### Task description
Copy every line of the records below that holds the word "controller".

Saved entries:
$ cat src/rtl/spi_ctrl_pkg.sv
// Shared definitions for the SPI master controller.
// Holds the FSM state encoding, the 2-bit frame command codes and a helper
// that builds one 10-bit SPI word {cmd, payload}.
package spi_ctrl_pkg;

  typedef enum logic [2:0] {
    IDLE      = 3'd0,
    SEL       = 3'd1,
    SHIFT     = 3'd2,
    GAP       = 3'd3,
    WAIT_MISO = 3'd4,
    CAPTURE   = 3'd5,
    DONE      = 3'd6
  } state_t;

  localparam logic [1:0] CMD_WR_ADDR = 2'b00;
  localparam logic [1:0] CMD_WR_DATA = 2'b01;
  localparam logic [1:0] CMD_RD_ADDR = 2'b10;
  localparam logic [1:0] CMD_RD_DATA = 2'b11;

  function automatic logic [9:0] make_word(input logic [1:0] cmd, input logic [7:0] payload);
    return {cmd, payload};
  endfunction

endpackage

$ cat src/rtl/spi_master_ctrl_if.sv
// Host-side request/response bus of the SPI master controller.
//   req_valid/req_ready : request handshake
//   req_wr/addr/wdata   : request contents (1 = write, 0 = read)
//   rsp_valid/rsp_rdata : one-cycle completion pulse and read data
//   busy                : operation in progress
// modport master: the host; modport slave: the controller.
interface spi_master_ctrl_if;
  logic       req_valid;
  logic       req_ready;
  logic       req_wr;
  logic [7:0] req_addr;
  logic [7:0] req_wdata;
  logic       rsp_valid;
  logic [7:0] rsp_rdata;
  logic       busy;

  modport master (
    output req_valid, req_wr, req_addr, req_wdata,
    input  req_ready, rsp_valid, rsp_rdata, busy
  );

  modport slave (
    input  req_valid, req_wr, req_addr, req_wdata,
    output req_ready, rsp_valid, rsp_rdata, busy
  );
endinterface

$ cat src/rtl/spi_shift_reg.sv
// SPI data path: 10-bit parallel-load transmit register shifted out MSB
// first, and an 8-bit receive register shifted in MSB first.
//   load/load_word : parallel load of the transmit word (wins over shift)
//   shift_out      : advance the transmit word by one bit
//   shift_in/sin   : append one received bit
//   sout           : current transmit bit (word MSB)
//   rx             : received byte
// Pure data storage; no reset needed since the controller gates its use.
module spi_shift_reg (
  input  logic       clk,
  input  logic       load,
  input  logic [9:0] load_word,
  input  logic       shift_out,
  input  logic       shift_in,
  input  logic       sin,
  output logic       sout,
  output logic [7:0] rx
);

  logic [9:0] tx_q, tx_d;
  logic [7:0] rx_q, rx_d;

  always_comb begin
    tx_d = tx_q;
    if (load)           tx_d = load_word;
    else if (shift_out) tx_d = {tx_q[8:0], 1'b0};
    rx_d = rx_q;
    if (shift_in)       rx_d = {rx_q[6:0], sin};
  end

  always_ff @(posedge clk) begin
    tx_q <= tx_d;
    rx_q <= rx_d;
  end

  assign sout = tx_q[9];
  assign rx   = rx_q;

endmodule

$ cat src/rtl/spi_master_ctrl.sv
// SPI master controller: turns one host request into two 10-bit SPI frames
// (address frame, then data frame) and, for reads, waits MISO_DELAY cycles
// and captures 8 MISO bits.
//   clk, rst_n     : clock, synchronous active-low reset
//   host           : request/response bus (slave side)
//   SS_n/MOSI/MISO : SPI pins
// Parameters: GAP_CYCLES (1..15) SS_n-high cycles between frames,
//             MISO_DELAY (0..15) wait cycles before the first MISO sample.
module spi_master_ctrl
  import spi_ctrl_pkg::*;
#(
  parameter int GAP_CYCLES = 1,
  parameter int MISO_DELAY = 2
) (
  input  logic               clk,
  input  logic               rst_n,
  spi_master_ctrl_if.slave   host,
  output logic               SS_n,
  output logic               MOSI,
  input  logic               MISO
);

  localparam logic [3:0] GAP_LAST  = 4'(GAP_CYCLES - 1);
  // Unreachable value when MISO_DELAY is 0; WAIT_MISO is then skipped.
  localparam logic [3:0] WAIT_LAST = 4'(MISO_DELAY - 1);

  state_t     state_q, state_d;
  logic [3:0] bit_cnt_q, bit_cnt_d;
  logic [3:0] dly_cnt_q, dly_cnt_d;
  logic       frame_q, frame_d;
  logic       wr_q, wr_d;
  logic [7:0] wdata_q, wdata_d;
  logic [7:0] rdata_q, rdata_d;

  logic       sr_load, sr_shift, rx_shift, sr_out;
  logic [9:0] sr_word;
  logic [7:0] rx_byte;
  logic       ready, accept;
  logic       ss_n, mosi, rsp_valid, busy;

  spi_shift_reg u_sr (
    .clk       (clk),
    .load      (sr_load),
    .load_word (sr_word),
    .shift_out (sr_shift),
    .shift_in  (rx_shift),
    .sin       (MISO),
    .sout      (sr_out),
    .rx        (rx_byte)
  );

  // Ready is masked by rst_n so it reads 0 while reset is asserted.
  assign ready  = (state_q == IDLE) && rst_n;
  assign accept = host.req_valid && ready;

  always_ff @(posedge clk) begin
    if (!rst_n) begin
      state_q   <= IDLE;
      bit_cnt_q <= '0;
      dly_cnt_q <= '0;
      frame_q   <= 1'b0;
      rdata_q   <= '0;
    end else begin
      state_q   <= state_d;
      bit_cnt_q <= bit_cnt_d;
      dly_cnt_q <= dly_cnt_d;
      frame_q   <= frame_d;
      rdata_q   <= rdata_d;
    end
  end

  always_ff @(posedge clk) begin
    wr_q    <= wr_d;
    wdata_q <= wdata_d;
  end

  always_comb begin
    state_d   = state_q;
    bit_cnt_d = bit_cnt_q;
    dly_cnt_d = dly_cnt_q;
    frame_d   = frame_q;
    wr_d      = wr_q;
    wdata_d   = wdata_q;
    rdata_d   = rdata_q;
    sr_load   = 1'b0;
    sr_word   = '0;
    sr_shift  = 1'b0;
    rx_shift  = 1'b0;
    unique case (state_q)
      IDLE: if (accept) begin
        // Frame 1 is loaded straight from the request inputs.
        state_d = SEL;
        wr_d    = host.req_wr;
        wdata_d = host.req_wdata;
        frame_d = 1'b0;
        sr_load = 1'b1;
        sr_word = make_word(host.req_wr ? CMD_WR_ADDR : CMD_RD_ADDR, host.req_addr);
      end
      // The select cycle already shows word[9]; shifting starts after SHIFT's first cycle.
      SEL: begin
        state_d   = SHIFT;
        bit_cnt_d = '0;
      end
      SHIFT: begin
        sr_shift = 1'b1;
        if (bit_cnt_q == 4'd9) begin
          bit_cnt_d = '0;
          dly_cnt_d = '0;
          if (!frame_q)             state_d = GAP;
          else if (wr_q)            state_d = DONE;
          else if (MISO_DELAY == 0) state_d = CAPTURE;
          else                      state_d = WAIT_MISO;
        end else begin
          bit_cnt_d = bit_cnt_q + 4'd1;
        end
      end
      GAP: if (dly_cnt_q == GAP_LAST) begin
        dly_cnt_d = '0;
        state_d   = SEL;
        frame_d   = 1'b1;
        sr_load   = 1'b1;
        sr_word   = wr_q ? make_word(CMD_WR_DATA, wdata_q) : make_word(CMD_RD_DATA, 8'h00);
      end else begin
        dly_cnt_d = dly_cnt_q + 4'd1;
      end
      WAIT_MISO: if (dly_cnt_q == WAIT_LAST) begin
        dly_cnt_d = '0;
        state_d   = CAPTURE;
      end else begin
        dly_cnt_d = dly_cnt_q + 4'd1;
      end
      CAPTURE: begin
        rx_shift = 1'b1;
        if (bit_cnt_q == 4'd7) begin
          bit_cnt_d = '0;
          state_d   = DONE;
        end else begin
          bit_cnt_d = bit_cnt_q + 4'd1;
        end
      end
      DONE: begin
        state_d = IDLE;
        if (!wr_q) rdata_d = rx_byte;
      end
      default: state_d = IDLE;
    endcase
  end

  always_comb begin
    ss_n      = 1'b1;
    mosi      = 1'b0;
    rsp_valid = 1'b0;
    busy      = (state_q != IDLE);
    unique case (state_q)
      SEL, SHIFT:         begin ss_n = 1'b0; mosi = sr_out; end
      WAIT_MISO, CAPTURE: ss_n = 1'b0;
      DONE:               rsp_valid = 1'b1;
      default:            ;
    endcase
  end

  assign SS_n           = ss_n;
  assign MOSI           = mosi;
  assign host.req_ready = ready;
  assign host.rsp_valid = rsp_valid;
  assign host.busy      = busy;
  // During the completion cycle the freshly captured byte is presented directly.
  assign host.rsp_rdata = (state_q == DONE && !wr_q) ? rx_byte : rdata_q;

endmodule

### Task response
// Shared definitions for the SPI master controller.
// Host-side request/response bus of the SPI master controller.
// modport master: the host; modport slave: the controller.
// Pure data storage; no reset needed since the controller gates its use.
// SPI master controller: turns one host request into two 10-bit SPI frames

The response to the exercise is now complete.